<file path="config.mk">
export PLATFORM = sky130hd
export DESIGN_NAME = kmd_ram
export DESIGN_NICKNAME = d
export VERILOG_FILES = /design/src/hdl/kmd_ram.sv
export SDC_FILE = /design/constraint.sdc
export NUM_CORES = 1
export LEC_CHECK = 0
export ABC_AREA = 1
export BUFFER_PORTS_ARGS = -buffer_cell sky130_fd_sc_hd__buf_2
export CORE_ASPECT_RATIO = 1.1
export CORE_MARGIN = 2
export CORE_UTILIZATION = 55
export CTS_CLUSTER_SIZE = 8
export DETAILED_ROUTE_END_ITERATION = 6
export PLACE_DENSITY = 0.75
export SYNTH_ARGS = -nofsm -noshare
export SYNTH_HDL_FRONTEND = slang
export SYNTH_SLANG_ARGS = --single-unit
</file>
<file path="constraint.sdc">
create_clock -name clk -period 1.25 [get_ports clk]
set_clock_uncertainty 0.05 [all_clocks]
set_input_delay 0.1875 -clock clk [delete_from_list [all_inputs] [get_ports clk]]
set_output_delay 0.1875 -clock clk [all_outputs]
set_load 0.01 [all_outputs]
</file>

----------

## WORK TO BE COMPLETED
Scan the material for lines with the word "constraint", and copy each line you find.

## RESPONSE BOX
export SDC_FILE = /design/constraint.sdc
<file path="constraint.sdc">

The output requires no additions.